Start of Block

$ cat config.mk
export PLATFORM = sky130hd
export DESIGN_NAME = spv_port
export DESIGN_NICKNAME = d
export VERILOG_FILES = /design/src/spv_pkg.sv /design/src/spv_port.sv /design/src/spv_sync.sv
export SDC_FILE = /design/constraint.sdc
export NUM_CORES = 1
export LEC_CHECK = 0
export BUFFER_PORTS_ARGS = -buffer_cell sky130_fd_sc_hd__buf_2
export CAP_MARGIN = 5
export CORE_UTILIZATION = 51
export CTS_CLUSTER_SIZE = 25
export DETAILED_ROUTE_END_ITERATION = 12
export GPL_ROUTABILITY_DRIVEN = 0
export PLACE_DENSITY = 0.75
export SLEW_MARGIN = 0
export SYNTH_ARGS = -nofsm -noshare
export SYNTH_HDL_FRONTEND = slang
export SYNTH_SLANG_ARGS = --single-unit
$ cat constraint.sdc
create_clock -name clk_i -period 9.39 [get_ports clk_i]
set_input_delay 1.878 -clock clk_i [delete_from_list [all_inputs] [get_ports clk_i]]
set_output_delay 1.878 -clock clk_i [all_outputs]
set_load 0.03 [all_outputs]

End of Block

• [TASK INSTRUCTIONS]
Everything from the first line of the records through the line containing "export SYNTH_ARGS = -nofsm -noshare" is to be set down exactly, while later lines are left out.

• [EXERCISE SOLUTION]
$ cat config.mk
export PLATFORM = sky130hd
export DESIGN_NAME = spv_port
export DESIGN_NICKNAME = d
export VERILOG_FILES = /design/src/spv_pkg.sv /design/src/spv_port.sv /design/src/spv_sync.sv
export SDC_FILE = /design/constraint.sdc
export NUM_CORES = 1
export LEC_CHECK = 0
export BUFFER_PORTS_ARGS = -buffer_cell sky130_fd_sc_hd__buf_2
export CAP_MARGIN = 5
export CORE_UTILIZATION = 51
export CTS_CLUSTER_SIZE = 25
export DETAILED_ROUTE_END_ITERATION = 12
export GPL_ROUTABILITY_DRIVEN = 0
export PLACE_DENSITY = 0.75
export SLEW_MARGIN = 0
export SYNTH_ARGS = -nofsm -noshare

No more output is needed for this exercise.